Sustenta o A. que o supra mencionado preceito não é aplicável ao caso em apreço,
alegando por um lado que as partes estipularam validamente como foro
convencional o da Comarca de Lisboa (cfr. artigo 24º da PI) e, por outro, que a
citada Lei n.º 14/2006 é inconstitucional na medida em que permita a aplicação
do disposto no artigo 110º, n.º 1, alínea a), do Código de Processo Civil a
contratos celebrados antes da sua entrada em vigor (cfr. requerimento que faz
fls. 20 dos autos).
Afigura-se-nos, porém, salvo o devido respeito e melhor apreciação, que os
argumentos aduzidos pelo A. se mostra[m] improcedentes.
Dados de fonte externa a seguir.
File: src/rtl/nn_fixed_pkg.sv
// Shared fixed-point constants and FSM state type for the weight and bias banks.
// Default format is Q6.10 on a 16-bit signed word.
package nn_fixed_pkg;

  localparam int DATA_W_DEF = 16;
  localparam int FRAC_W_DEF = 10;

  localparam logic [DATA_W_DEF-1:0] ONE  = 16'h0400;
  localparam logic [DATA_W_DEF-1:0] HALF = 16'h0200;
  localparam logic [DATA_W_DEF-1:0] QMAX = 16'h7FFF;
  localparam logic [DATA_W_DEF-1:0] QMIN = 16'h8000;

  typedef enum logic {
    IDLE = 1'b0,
    INIT = 1'b1
  } wb_state_e;

endpackage

File: src/rtl/weight_sat_add.sv
// Combinational signed weight + delta adder, shared by the weight and bias banks.
// WEIGHT_BANK_SAT_EN selects clamping on overflow; otherwise the sum wraps.
module weight_sat_add #(
  parameter int DATA_W = 16
) (
  input  logic [DATA_W-1:0] a,
  input  logic [DATA_W-1:0] b,
  output logic [DATA_W-1:0] y
);

`ifdef WEIGHT_BANK_SAT_EN
  logic [DATA_W:0] sum_ext;

  assign sum_ext = {a[DATA_W-1], a} + {b[DATA_W-1], b};

  // Overflow shows up as disagreement between the guard bit and the result sign.
  always_comb begin
    y = sum_ext[DATA_W-1:0];
    if (sum_ext[DATA_W] != sum_ext[DATA_W-1])
      y = sum_ext[DATA_W] ? {1'b1, {(DATA_W-1){1'b0}}} : {1'b0, {(DATA_W-1){1'b1}}};
  end
`else
  assign y = a + b;
`endif

endmodule

File: src/rtl/weight_bank.sv
// Bank of NUM_W signed fixed-point trainable weights: INIT sweep, streamed delta
// updates, flat export and a registered read port. Optional: WEIGHT_BANK_SAT_EN.
module weight_bank
  import nn_fixed_pkg::*;
#(
  parameter int DATA_W = DATA_W_DEF,
  parameter int FRAC_W = FRAC_W_DEF,
  parameter int NUM_W  = 4,
  parameter int IDX_W  = 3,
  parameter logic [DATA_W-1:0] INIT_VAL = DATA_W'(1) << (FRAC_W - 1)
) (
  input  logic                     clk,
  input  logic                     reset,
  input  logic                     init_start,
  output logic                     busy,
  output logic                     init_done,
  input  logic                     upd_valid,
  output logic                     upd_ready,
  input  logic [IDX_W-1:0]         upd_idx,
  input  logic [DATA_W-1:0]        upd_delta,
  input  logic                     upd_last,
  output logic                     upd_done,
  output logic                     err_idx,
  input  logic [IDX_W-1:0]         rd_idx,
  output logic [DATA_W-1:0]        rd_data,
  output logic [DATA_W*NUM_W-1:0]  w_flat
);

  localparam logic [IDX_W-1:0] LAST_IDX = IDX_W'(NUM_W - 1);

  wb_state_e                      state;
  logic [IDX_W-1:0]               cnt;
  logic [NUM_W-1:0][DATA_W-1:0]   w;
  logic [NUM_W-1:0][DATA_W-1:0]   sum;
  logic                           upd_fire;
  logic                           idx_ok;
  logic                           rd_ok;
  logic [DATA_W-1:0]              rd_mux;

  assign upd_ready = (state == IDLE) & ~init_start & ~reset;
  assign upd_fire  = upd_valid & upd_ready;
  assign idx_ok    = int'(upd_idx) < NUM_W;
  assign rd_ok     = int'(rd_idx) < NUM_W;
  assign w_flat    = w;

  // Each lane adds the broadcast delta to its own registered value, so
  // back-to-back beats to the same lane accumulate naturally.
  for (genvar k = 0; k < NUM_W; k++) begin : g_lane
    logic              hit_init;
    logic              hit_upd;
    logic [DATA_W-1:0] w_q;

    assign hit_init = (state == INIT) && (cnt == IDX_W'(k));
    assign hit_upd  = upd_fire && (upd_idx == IDX_W'(k));
    assign w[k]     = w_q;

    weight_sat_add #(.DATA_W(DATA_W)) u_add (
      .a (w_q),
      .b (upd_delta),
      .y (sum[k])
    );

    always_ff @(posedge clk) begin
      if (reset)         w_q <= '0;
      else if (hit_init) w_q <= INIT_VAL;
      else if (hit_upd)  w_q <= sum[k];
    end
  end

  always_ff @(posedge clk) begin
    if (reset) begin
      state     <= IDLE;
      cnt       <= '0;
      busy      <= 1'b0;
      init_done <= 1'b0;
      upd_done  <= 1'b0;
      err_idx   <= 1'b0;
    end else begin
      init_done <= 1'b0;
      upd_done  <= upd_fire & upd_last;
      if (upd_fire && !idx_ok) err_idx <= 1'b1;
      case (state)
        IDLE: begin
          if (init_start) begin
            state <= INIT;
            cnt   <= '0;
            busy  <= 1'b1;
          end
        end
        INIT: begin
          cnt <= cnt + 1'b1;
          if (cnt == LAST_IDX) begin
            state     <= IDLE;
            busy      <= 1'b0;
            init_done <= 1'b1;
          end
        end
        default: state <= IDLE;
      endcase
    end
  end

  always_comb begin
    rd_mux = '0;
    for (int k = 0; k < NUM_W; k++)
      if (rd_idx == IDX_W'(k)) rd_mux = w[k];
  end

  // Read samples the pre-edge weights, so a same-edge write is not visible yet.
  always_ff @(posedge clk) begin
    if (reset) rd_data <= '0;
    else       rd_data <= rd_ok ? rd_mux : '0;
  end

endmodule
File: config.mk
export PLATFORM = sky130hd
export DESIGN_NAME = weight_bank
export DESIGN_NICKNAME = d
export VERILOG_FILES = /design/src/rtl/nn_fixed_pkg.sv /design/src/rtl/weight_sat_add.sv /design/src/rtl/weight_bank.sv
export SDC_FILE = /design/constraint.sdc
export NUM_CORES = 1
export LEC_CHECK = 0
export BUFFER_PORTS_ARGS = -buffer_cell sky130_fd_sc_hd__buf_2
export CORE_MARGIN = 2
export CORE_UTILIZATION = 29
export CTS_CLUSTER_SIZE = 14
export DETAILED_ROUTE_END_ITERATION = 8
export PLACE_DENSITY = 0.46
export SLEW_MARGIN = 20
export SYNTH_ARGS = -nofsm -noshare
export SYNTH_HDL_FRONTEND = slang
export SYNTH_HIERARCHICAL = 1
export SYNTH_SLANG_ARGS = --single-unit
File: constraint.sdc
create_clock -name clk -period 6.8 [get_ports clk]
set_input_delay 1.36 -clock clk [delete_from_list [all_inputs] [get_ports clk]]
set_output_delay 1.36 -clock clk [all_outputs]
set_load 0.02 [all_outputs]
**Yosys cells after proc, flatten, opt, wreduce, memory -nomap -nowiden**

Index checks and enable logic that the tools add are counted.

- Register bits: 88
- Input bits: 27
- Output and inout port bits: 85
- Word-level logic and storage cells: 86

- Add/subtract/negate cells: 5
- Magnitude comparators: 2
- Eq/ne operators: 11
- Muxes and demuxes: 21
- Bitwise logic cells: 8
- Reduce and logical (&&, ||, !) cells: 24

Operators with widths:

| operator | number |
|---|---|
| $mux W10 | 8 |
| $add A16 B16 Y16 | 4 |
| $mux W16 | 4 |
| $eq A3 B2 Y1 const B | 6 |
| $reduce_or A2 Y1 | 6 |
| $eq A3 B1 Y1 const B | 3 |
| $logic_and A1 B1 Y1 | 9 |
| $logic_not A3 Y1 | 3 |
| $reduce_bool A2 Y1 | 4 |
| $lt A3 B3 Y1 const B | 2 |
| $pmux W3 S2 | 1 |
| $mux W1 | 5 |
| $and A1 B1 Y1 | 4 |
| $not A1 Y1 | 4 |
| $pmux W1 S2 | 2 |
| $add A3 B1 Y3 const B | 1 |
| $mux W3 | 1 |
| $ne A2 B1 Y1 const B | 1 |
| $ne A2 B2 Y1 const B | 1 |
| $reduce_and A2 Y1 | 1 |
| $logic_not A1 Y1 | 1 |

**Depth between registers and ports, before layout**

- Depth in word-level cells: 7
- Gate-level depth with buffers: 9
- Depth with buffers taken out: 9

**Cells and area by module**

Netlist, hierarchy kept.

By module, submodules not included:

| module | instances | cells an instance | area an instance (µm²) | seq. area each (µm²) |
|---|---|---|---|---|
| weight_bank | 1 | 431 | 3,811.2 | 1,761.7 |
| weight_sat_add (g_lane[2].u_add ...) | 2 | 104 | 805.8 | 0.0 |
| weight_sat_add (g_lane[0].u_add ...) | 2 | 98 | 724.4 | 0.0 |

**Least setup slack after synthesis**

OpenSTA, ideal clock, no wires.

- Path type: input port to output port
- Start point: input reset
- End point: output upd_ready
- Arrival time: 2.010 ns
- Data required time: 5.440 ns
- Slack: 3.430 ns
- Stages: 2
- Path buffers: 1
- Cell sequence: clkbuf_1 -> nor3_1

- Word-level cells in the longest chain between the ends: 2

RTL lines:

| element | line | source |
|---|---|---|
| start, declared | weight_bank.sv:13 | `input logic reset,` |
| $not A1 Y1 | weight_bank.sv:40 | `assign upd_ready = (state == IDLE) & ~init_start & ~reset;` |
| $and A1 B1 Y1 | weight_bank.sv:40 |  |
| end, declared | weight_bank.sv:18 | `output logic upd_ready,` |

No other way between the ends.

==> run_results.csv <==
group,metric,value,unit
finish,instances_no_fill,1234,
setup_path,cp-start-kind,"input pin",
setup_path,crit_required,7.00,ns
timing,hold_viol_final,0,
global_routing,grt_overflow_total,0,
clocking,cts_buffers,9,
synth,synth_edf_count,0,
run_status,status,"finished clean",
timing,min_period,3.382,ns
routing,vias,6561,
routing,wirelength,23810,microns
timing,rsz0062_at_grt,"false",
setup_path,timing.rr.end,"g_lane[1].w_q[10]$_SDFFE_PP0P_",
synth,ys_async_sr_fraction,0,%
synth,ys_warn_count,6,
routing,drtPass1Iterations,4,
timing,fmax,0.2957,GHz
die,core,0.02333,sq mm
timing,setup_viol,0,
timing,worstMarginPinSlew,1.116,ns
power,static-leakage-power,3.349,nW
die,rows,56,
routing,drc_errors,0,
power,peakVddDrop,0.08522,mV
place,hpwl,17690,microns
setup_path,reg2reg_from,"g_lane[1].w_q[0]$_SDFFE_PP0P_",
setup_path,arrival,3.58,ns
timing,skew,0.006639,ns
worst_hold_path,whs_path_depth,2,
finish,fin_nets,1006,
synth,synth_seq_cells,88,
synth,ys_types,58,
clocking,ctsHoldBuffers,0,
routing,dr.first_iter.drc_count,330,
synth,syn_area,0.006872,sq mm
synth,synthCells,835,
timing,finalCritPeriodShare,49.73,%
clocking,clk_root_buffer_cell,"clkbuf_16",
place,gp_congestion,0.8565,
clocking,clock_sinks,88,
synth,syn_area_per_cell,8.229,sq um
synth,synthFlopType,"dfxtp_1",
routing,routedWlPerCell,19.29,microns
setup_path,critPathCaptureType,"register",
finish,n_fill_cell,2503,
die,die_w,157.9,microns
clocking,tritoncts,"yes",
clocking,clk-insertion-delay-late,0.35,ns
clocking,cts_buffer_depth,2,
die,die_area,0.02494,sq mm
clocking,path_clk_slew,0.07,ns
finish,diodes,0,
clocking,postCtsSetupBuffers,0,
die,die-height,157.9,microns
timing,finalSetupTns,0,ns
global_routing,grt_max_degree,66,
setup_path,path_class,"in2reg",
finish,drive_above_1_share,18.58,%
worst_hold_path,min_from,"err_idx$_SDFFE_PP0P_",
routing,viasPerCell,5.317,
global_routing,grt_pass1_vias,6207,
setup_path,ff2ff_setup_slack,4.20,ns
run,drv_cap,0,
synth,synth.yosys.seq_area_share,25.64,%
routing,ant_nets,0,
die,ios,112,
clocking,htree_levels,3,
synth,syn_nets,931,
timing,final_max_slew_viol_count,0,
global_routing,grt_pass1_wl,36400,microns
global_routing,gr-usage-all-layers,19.20,%
setup_path,path_max_fanout,4,
setup_path,reg2reg_depth,9,
power,p_per_area,154.7,mW/mm^2
worst_hold_path,hold_class,"reg2reg",
worst_hold_path,hold_end,"err_idx$_SDFFE_PP0P_",
place,dp.cells,1218,
timing,slew_headroom,25.60,%
global_routing,antenna_found_initial,1,
finish,area_delta_synth_final,14.58,%
setup_path,crit_start,"upd_delta[0]",
place,port_buffers,111,
clocking,cts.repair.resized,0,
die,initial_core_util,29.45,%
worst max-delay path by stage:
stage,end,cells past startpoint,slack (ns)
floorplan,upd_ready,2,3.43
finish,g_lane[1].w_q[10]$_SDFFE_PP0P_,10,3.42
global route,g_lane[1].w_q[10]$_SDFFE_PP0P_,10,3.26
global placement,g_lane[1].w_q[10]$_SDFFE_PP0P_,10,3.12
detailed placement,g_lane[1].w_q[10]$_SDFFE_PP0P_,10,3.07
CTS,g_lane[1].w_q[10]$_SDFFE_PP0P_,10,3.43
Yosys cell counts (all sizes together) (2+ instances only):
cell type | instances | share of area, %
a211o | 4 | 0.51
o21ba | 2 | 0.29
nand2 | 37 | 2.0
or3b | 2 | 0.25
o22ai | 18 | 1.6
xor2 | 22 | 2.8
o21ai | 93 | 6.9
and3 | 2 | 0.18
nor4 | 2 | 0.18
a221o | 2 | 0.29
o21a | 2 | 0.22
nand4 | 4 | 0.36
xnor2 | 34 | 4.3
buf | 35 | 3.2
and4 | 2 | 0.25
fa | 4 | 1.2
clkbuf | 17 | 0.93
nand3 | 83 | 6.0
o211ai | 12 | 1.6
o21bai | 6 | 0.66
nand3b | 4 | 0.44
dfxtp | 88 | 26
and2 | 17 | 1.5
nor3b | 5 | 0.69
ha | 65 | 12
o2111ai | 2 | 0.25
inv | 10 | 0.55
a211oi | 4 | 0.58
nor2 | 19 | 1.0
nor3 | 17 | 1.9
a21oi | 124 | 9.1
a31oi | 10 | 0.91
a311oi | 4 | 0.69
and4b | 2 | 0.29
o41ai | 2 | 0.47
nand2b | 6 | 0.55
a21o | 16 | 1.8
or2 | 5 | 0.46
nor2b | 4 | 0.36
nor4b | 4 | 0.78
mux2i | 39 | 5.7
through the flow:
stage	power, mW	area (sq um)	utilization, %	hold slack, ns	setup WS [ns]
2_1_floorplan	0.6698	6872	-	0.4884	3.430
3_3_place_gp	0.7288	7589	32.52	0.4501	3.122
3_5_place_dp	0.7278	7589	32.52	0.4695	3.069
4_1_cts	1.231	7874	33.75	0.4843	3.434
5_1_grt	1.269	7874	33.75	0.4979	3.265
6_report	1.218	7874	33.75	0.4731	3.418
power breakdown:
group	switching [mW]	total, mW	internal (mW)
clock network	0.233	0.502	0.269
registers	0.00735	0.527	0.520
logic	0.126	0.189	0.0624
worst max-delay path, cell delays in order:
cell	delay (ns)
buf_2	0.13
ha_1	0.21
fa_1	0.42
a21o_2	0.27
a311oi_2	0.40
o21ai_0	0.21
a311oi_1	0.34
nor3_1	0.07
nand3_1	0.08
a21oi_1	0.07
logic make-up (layout without fill, tap and decap cells):
group / Yosys count / after routing / share of synthesized area (%)
buf+inv: 62 / 142 / 4.643
compound gates: 303 / 303 / 26.18
flops: 88 / 88 / 25.64
fa+ha+maj: 69 / 69 / 13.00
simple gates: 218 / 218 / 17.72
xor+xnor: 56 / 56 / 7.138
mux: 39 / 39 / 5.681
metal layers:
| metal | vias up | track usage (%) | wire length, microns |
|---|---|---|---|
| met5 | - | 0 | 11 |
| li1 | 3276 | - | - |
| met3 | 18 | 3.148 | 886 |
| met4 | 2 | 4.161 | 266 |
| met2 | 120 | 32.67 | 11460 |
| met1 | 3145 | 25.54 | 11190 |
final cells by class:
class                      count  area (sq um)  share of cell area, %
tap                          319         399.1                  5.069
multi-input combinational    685          4797                  60.92
clock inverter                 4         28.78                 0.3655
timing repair buffer         116         593.1                  7.532
clock buffer                  12         256.5                  3.258
sequential                    88          1762                  22.37
inverter                      10         37.54                 0.4767
cell usage in the layout (no fill, tap or decap), types with 5 or more instances in the layout:
master,count
a21oi_1,122
buf_2,111
dfxtp_1,88
nand3_1,83
o21ai_1,71
ha_1,65
mux2i_1,39
nand2_1,37
xnor2_1,34
xor2_1,22
o21ai_0,20
nor2_1,19
o22ai_1,18
and2_1,17
a21o_1,14
inv_1,10
a31oi_1,10
nor3_2,9
clkbuf_16,9
nor3_1,8
o211ai_1,8
nand2b_1,6
o21bai_1,6
or2_2,5
buf_4,5
flip-flops by register name (all words and copies together) (netlist names):
signal	count
g_lane.w_q	64
rd_data	16
cnt	3
busy	1
err_idx	1
init_done	1
state	1
upd_done	1
Power figures use the tool's default switching activity.
--- src/rtl/regfile_param.sv ---
// Multi-entry register file: two read ports, one write port, reserve/write pending
// scoreboard with a population counter, optional registered reads and hardwired-zero entry 0.
module regfile_param #(
  parameter int DATA_W   = 8,
  parameter int ADDR_W   = 3,
  parameter int ZERO_REG = 0,
  parameter int RD_REG   = 0
) (
  input  logic              clk,
  input  logic              rst_n,
  input  logic [ADDR_W-1:0] rd_addr0,
  input  logic [ADDR_W-1:0] rd_addr1,
  output logic [DATA_W-1:0] rd_data0,
  output logic [DATA_W-1:0] rd_data1,
  output logic              rd_pend0,
  output logic              rd_pend1,
  input  logic              wr_en,
  input  logic [ADDR_W-1:0] wr_addr,
  input  logic [DATA_W-1:0] wr_data,
  input  logic              rsv_en,
  input  logic [ADDR_W-1:0] rsv_addr,
  output logic              rsv_err,
  output logic [ADDR_W:0]   pend_cnt
);

  localparam int DEPTH = 2 ** ADDR_W;
  localparam logic [ADDR_W:0] CNT_ONE = {{ADDR_W{1'b0}}, 1'b1};

  logic [DATA_W-1:0] mem [DEPTH];
  logic [DEPTH-1:0]  pend;
  logic [DEPTH-1:0]  pend_nxt;
  logic [ADDR_W:0]   cnt;
  logic [ADDR_W:0]   cnt_nxt;
  logic              err;

  logic wr_ok;
  logic rsv_ok;
  logic rsv_same;
  logic rsv_acc;
  logic rsv_bad;
  logic wr_clr;

  // Writes and reserves to entry 0 vanish entirely when it is hardwired to zero.
  assign wr_ok    = wr_en  && !(ZERO_REG != 0 && wr_addr  == '0);
  assign rsv_ok   = rsv_en && !(ZERO_REG != 0 && rsv_addr == '0);
  assign rsv_same = wr_ok && (wr_addr == rsv_addr);
  assign rsv_acc  = rsv_ok && (!pend[rsv_addr] || rsv_same);
  assign rsv_bad  = rsv_ok && pend[rsv_addr] && !rsv_same;
  assign wr_clr   = wr_ok && pend[wr_addr];

  always_comb begin
    pend_nxt = pend;
    if (wr_ok)   pend_nxt[wr_addr]  = 1'b0;
    if (rsv_acc) pend_nxt[rsv_addr] = 1'b1;
  end

  always_comb begin
    cnt_nxt = cnt;
    if (rsv_acc && !wr_clr)      cnt_nxt = cnt + CNT_ONE;
    else if (!rsv_acc && wr_clr) cnt_nxt = cnt - CNT_ONE;
  end

  always_ff @(posedge clk) begin
    if (!rst_n) begin
      for (int i = 0; i < DEPTH; i++) mem[i] <= '0;
      pend <= '0;
      cnt  <= '0;
      err  <= 1'b0;
    end else begin
      if (wr_ok) mem[wr_addr] <= wr_data;
      pend <= pend_nxt;
      cnt  <= cnt_nxt;
      err  <= rsv_bad;
    end
  end

  assign rsv_err  = err;
  assign pend_cnt = cnt;

  logic [DATA_W-1:0] c_data0;
  logic [DATA_W-1:0] c_data1;
  logic              c_pend0;
  logic              c_pend1;

  // Bypass shows the write but not a same-cycle reserve.
  always_comb begin
    c_data0 = mem[rd_addr0];
    c_pend0 = pend[rd_addr0];
    if (wr_ok && wr_addr == rd_addr0) begin
      c_data0 = wr_data;
      c_pend0 = 1'b0;
    end
    if (ZERO_REG != 0 && rd_addr0 == '0) begin
      c_data0 = '0;
      c_pend0 = 1'b0;
    end
  end

  always_comb begin
    c_data1 = mem[rd_addr1];
    c_pend1 = pend[rd_addr1];
    if (wr_ok && wr_addr == rd_addr1) begin
      c_data1 = wr_data;
      c_pend1 = 1'b0;
    end
    if (ZERO_REG != 0 && rd_addr1 == '0) begin
      c_data1 = '0;
      c_pend1 = 1'b0;
    end
  end

  generate
    if (RD_REG != 0) begin : g_rd_reg
      logic [DATA_W-1:0] q_data0;
      logic [DATA_W-1:0] q_data1;
      logic              q_pend0;
      logic              q_pend1;

      always_ff @(posedge clk) begin
        if (!rst_n) begin
          q_data0 <= '0;
          q_data1 <= '0;
          q_pend0 <= 1'b0;
          q_pend1 <= 1'b0;
        end else begin
          q_data0 <= c_data0;
          q_data1 <= c_data1;
          q_pend0 <= c_pend0;
          q_pend1 <= c_pend1;
        end
      end

      assign rd_data0 = q_data0;
      assign rd_data1 = q_data1;
      assign rd_pend0 = q_pend0;
      assign rd_pend1 = q_pend1;
    end else begin : g_rd_comb
      assign rd_data0 = c_data0;
      assign rd_data1 = c_data1;
      assign rd_pend0 = c_pend0;
      assign rd_pend1 = c_pend1;
    end
  endgenerate

endmodule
No que respeita à invocada estipulação convencional do foro [da Comarca de
Lisboa] para dirimir o presente litígio, importa ter em atenção desde logo que a
lei apenas permite às partes afastarem – mediante convenção expressa nesse
sentido – as regras da competência em razão do território em determinados casos,
estando expressamente excluídos desse âmbito os casos em que a incompetência é
do conhecimento oficioso do tribunal – cfr. artigos 100º, n.º 1, in fine, e 110º
do Código de Processo Civil. Assim sendo, e considerando ainda que […] a
incompetência em apreço é [agora] de conhecimento oficioso, imperioso se torna
concluir que tal estipulação de foro convencional, ainda que porventura fosse
válida à data da celebração do contrato, já não é, presentemente, válida, sendo
por isso insusceptível de afastar a regra – que assume agora natureza imperativa
– prevista na primeira parte do n.º 1 do artigo 74º do Código de Processo Civil,
sendo certo ainda que o legislador não fez qualquer ressalva relativamente à
aplicação de tal preceito aos casos em que as partes tivesse[m] previamente
estipulado um foro convencional, adoptando como único critério para a aplicação
da lei o momento da instauração da acção.
Por outro lado, ao contrário do que sustenta o A., afigura-se-nos que a
aplicação da actual redacção dos artigos 74º, n.º 1 e 110º, n.º 1, alínea a), do
Código de Processo Civil, à presente acção [subjacente à qual está um contrato
celebrado antes da sua entrada em vigor, no qual havia sido incluída a
estipulação de um foro convencional] não consubstancia qualquer violação dos
invocados princípios constitucionais, uma vez que sendo tal redacção apenas
aplicável aos processos instaurados após a entrada em vigor da mencionada lei,
não poderá em bom rigor falar-se em aplicação retroactiva da lei, na medida em
que à data da instauração da acção o A. estava já ciente do carácter imperativo
da [nova] regra e, consequentemente, da ineficácia da estipulação contratual em
contrário. A este respeito, acrescente-se ainda que – ao contrário do que parece
resultar da posição expressa pelo A. no requerimento por si apresentado a fls.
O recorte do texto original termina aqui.